In understanding that question, it helps to start with the full version of Newton’s second law which is:
ΣF=dp/dt where p is momentum (m•v)
by chain rule that is:
ΣF=m•dv/dt + v•dm/dt
In most cases, the mass of the object you are thinking of doesn’t change (dm/dt=0). So this reduces to:
ΣF=m•dv/dt=m•a
Some problems, however, require considering the full version. Think of a rocket leaving the surface of the planet. Maybe 2/3 of its mass is fuel. So as it is being propelled upwards, it is quickly losing mass, and any prediction of its motion that doesn’t take that into consideration will be incomplete.

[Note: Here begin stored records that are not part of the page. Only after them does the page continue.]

[src/rtl/exc_seq.sv]
`timescale 1ns/1ps
module exc_seq
  import exc_seq_pkg::*;
#(
  parameter int NUM_W      = 8,
  parameter int PRIO_W     = 4,
  parameter int N_REGS     = 8,
  parameter int VEC_CYC    = 4,
  parameter int UNSTK_CYC  = 10,
  parameter int TAIL_CYC   = 6,
  parameter int NEST_DEPTH = 4,
  localparam int ENTRY_CYC = N_REGS + VEC_CYC,
  localparam int MAX_CYC   = (ENTRY_CYC > UNSTK_CYC) ?
                             ((ENTRY_CYC > TAIL_CYC) ? ENTRY_CYC : TAIL_CYC) :
                             ((UNSTK_CYC > TAIL_CYC) ? UNSTK_CYC : TAIL_CYC),
  localparam int CW        = $clog2(MAX_CYC + 1)
) (
  input  logic              clk_i,
  input  logic              rst_ni,
  input  logic              take_i,
  input  logic [NUM_W-1:0]  take_num_i,
  input  logic [PRIO_W-1:0] take_prio_i,
  input  logic              ret_i,
  output logic [2:0]        state_o,
  output logic [CW-1:0]     cyc_o,
  output logic [NUM_W-1:0]  vec_num_o,
  output logic              push_o,
  output logic              pop_o,
  output logic              busy_o
);
  localparam int FW = 1 + 2 * (NUM_W + PRIO_W);
  localparam logic [CW-1:0] STK_END = CW'(N_REGS);
  localparam logic [CW-1:0] ENT_END = CW'(ENTRY_CYC);
  localparam logic [CW-1:0] UNS_END = CW'(UNSTK_CYC);
  localparam logic [CW-1:0] TAI_END = CW'(TAIL_CYC);

  seq_state_e state_q, state_d;
  logic [CW-1:0] cyc;
  logic cyc_start, cyc_step, cyc_clr;
  logic tg_load, tg_late, tg_chain, tg_restore;
  logic nest_push, nest_pop, nest_empty, nest_full;
  logic [FW-1:0] nest_top, cur_frame;
  logic [NUM_W-1:0]  cur_num, disp_num, chain_num;
  logic [PRIO_W-1:0] cur_prio, disp_prio, chain_prio, top_prio;
  logic late, take_ok, urgent;

  assign top_prio = nest_top[PRIO_W-1:0];
  assign urgent   = take_i && (take_prio_i < cur_prio);
  // offer outranks whatever the return would go back to
  assign take_ok  = take_i && (nest_empty || take_prio_i < top_prio);

  always_comb begin
    state_d    = state_q;
    cyc_start  = 1'b0;
    cyc_step   = 1'b0;
    cyc_clr    = 1'b0;
    tg_load    = 1'b0;
    tg_late    = 1'b0;
    tg_chain   = 1'b0;
    tg_restore = 1'b0;
    nest_push  = 1'b0;
    nest_pop   = 1'b0;
    chain_num  = take_num_i;
    chain_prio = take_prio_i;
    unique case (state_q)
      ST_IDLE: begin
        if (take_i) begin
          state_d   = ST_STACK;
          cyc_start = 1'b1;
          tg_load   = 1'b1;
        end
      end
      ST_STACK, ST_VEC: begin
        tg_late = urgent;
        if (state_q == ST_VEC && cyc == ENT_END) begin
          state_d = ST_RUN;
          cyc_clr = 1'b1;
        end else begin
          cyc_step = 1'b1;
          if (state_q == ST_STACK && cyc == STK_END) state_d = ST_VEC;
        end
      end
      ST_RUN: begin
        if (ret_i) begin
          if (late) begin
            state_d   = ST_TAIL;
            cyc_start = 1'b1;
            tg_chain  = 1'b1;
            if (!(take_ok && take_prio_i < disp_prio)) begin
              chain_num  = disp_num;
              chain_prio = disp_prio;
            end
          end else if (take_ok) begin
            state_d   = ST_TAIL;
            cyc_start = 1'b1;
            tg_chain  = 1'b1;
          end else begin
            state_d   = ST_UNSTK;
            cyc_start = 1'b1;
          end
        end else if (urgent) begin
          state_d   = ST_STACK;
          cyc_start = 1'b1;
          tg_load   = 1'b1;
          nest_push = 1'b1;
        end
      end
      ST_UNSTK: begin
        if (cyc == UNS_END) begin
          cyc_clr = 1'b1;
          if (!nest_empty) begin
            state_d    = ST_RUN;
            nest_pop   = 1'b1;
            tg_restore = 1'b1;
          end else begin
            state_d = ST_IDLE;
          end
        end else begin
          cyc_step = 1'b1;
        end
      end
      ST_TAIL: begin
        if (cyc == TAI_END) begin
          state_d = ST_RUN;
          cyc_clr = 1'b1;
        end else begin
          cyc_step = 1'b1;
        end
      end
      default: state_d = ST_IDLE;
    endcase
  end

  always_ff @(posedge clk_i or negedge rst_ni) begin
    if (!rst_ni) state_q <= ST_IDLE;
    else         state_q <= state_d;
  end

  exc_seq_cyc_ctr #(.CW(CW)) u_cyc (
    .clk_i   (clk_i),
    .rst_ni  (rst_ni),
    .start_i (cyc_start),
    .step_i  (cyc_step),
    .clr_i   (cyc_clr),
    .cyc_o   (cyc)
  );

  exc_seq_target #(.NW(NUM_W), .PW(PRIO_W)) u_target (
    .clk_i        (clk_i),
    .rst_ni       (rst_ni),
    .load_i       (tg_load),
    .late_i       (tg_late),
    .chain_i      (tg_chain),
    .restore_i    (tg_restore),
    .new_num_i    (take_num_i),
    .new_prio_i   (take_prio_i),
    .chain_num_i  (chain_num),
    .chain_prio_i (chain_prio),
    .frame_i      (nest_top),
    .cur_num_o    (cur_num),
    .cur_prio_o   (cur_prio),
    .late_o       (late),
    .disp_num_o   (disp_num),
    .disp_prio_o  (disp_prio),
    .frame_o      (cur_frame)
  );

  exc_seq_nest #(.DEPTH(NEST_DEPTH), .EW(FW)) u_nest (
    .clk_i   (clk_i),
    .rst_ni  (rst_ni),
    .push_i  (nest_push),
    .pop_i   (nest_pop),
    .din_i   (cur_frame),
    .top_o   (nest_top),
    .empty_o (nest_empty),
    .full_o  (nest_full)
  );

  assign state_o   = state_q;
  assign cyc_o     = cyc;
  assign vec_num_o = cur_num;
  assign push_o    = (state_q == ST_STACK);
  assign pop_o     = (state_q == ST_UNSTK) && (cyc <= STK_END);
  assign busy_o    = (state_q == ST_STACK) || (state_q == ST_UNSTK);

  assert_stack_len_R2: assert property (@(posedge clk_i) disable iff (!rst_ni)
    (state_q == ST_VEC && $past(state_q) == ST_STACK) |-> $past(cyc) == STK_END);
  assert_entry_len_R2: assert property (@(posedge clk_i) disable iff (!rst_ni)
    (state_q == ST_RUN && $past(state_q) == ST_VEC) |-> $past(cyc) == ENT_END);
  assert_unstk_len_R4: assert property (@(posedge clk_i) disable iff (!rst_ni)
    (state_q != ST_UNSTK && $past(state_q) == ST_UNSTK) |-> $past(cyc) == UNS_END);
  assert_tail_len_R5: assert property (@(posedge clk_i) disable iff (!rst_ni)
    (state_q != ST_TAIL && $past(state_q) == ST_TAIL) |-> $past(cyc) == TAI_END);
  assert_late_timing_R6: assert property (@(posedge clk_i) disable iff (!rst_ni)
    (tg_late && cyc != ENT_END) |=> cyc == CW'($past(cyc) + CW'(1)));
  assert_ret_ignored_R11: assert property (@(posedge clk_i) disable iff (!rst_ni)
    (ret_i && state_q == ST_TAIL) |=> (state_q == ST_TAIL || state_q == ST_RUN));
  assert_nest_room_R9: assert property (@(posedge clk_i) disable iff (!rst_ni)
    nest_push |-> !nest_full);
endmodule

Also, and this might be more to the point of what you were asking, there is the issue of center of mass vs. center of gravity. Usually these are the same; each particle of your body feels about the force due to gravity so the weighted center of mass and weighted center of gravitational force will be in the same spot. But if, for some reason, you were thinking of moving feet first toward a black hole, then the gravitational force changes so quickly that the force felt by the particles in your feet is much stronger than the force felt by the particles in your head. So in that case, your center of gravity would be much closer to your feet than your center of mass which remains in the same place as it would be if you were standing on the surface of the Earth or anywhere else.
As a side note; having done a similar problem in grad school, the gradient of the gravitational force as you approach a black hole is so steep, that it would pull the individual particles that you are made of apart long before you reached the event horizon. Because two particles, even though they are very close together, experience such disparate forces that one will be pulled off of the other one, overcoming the bonds that are keeping them together.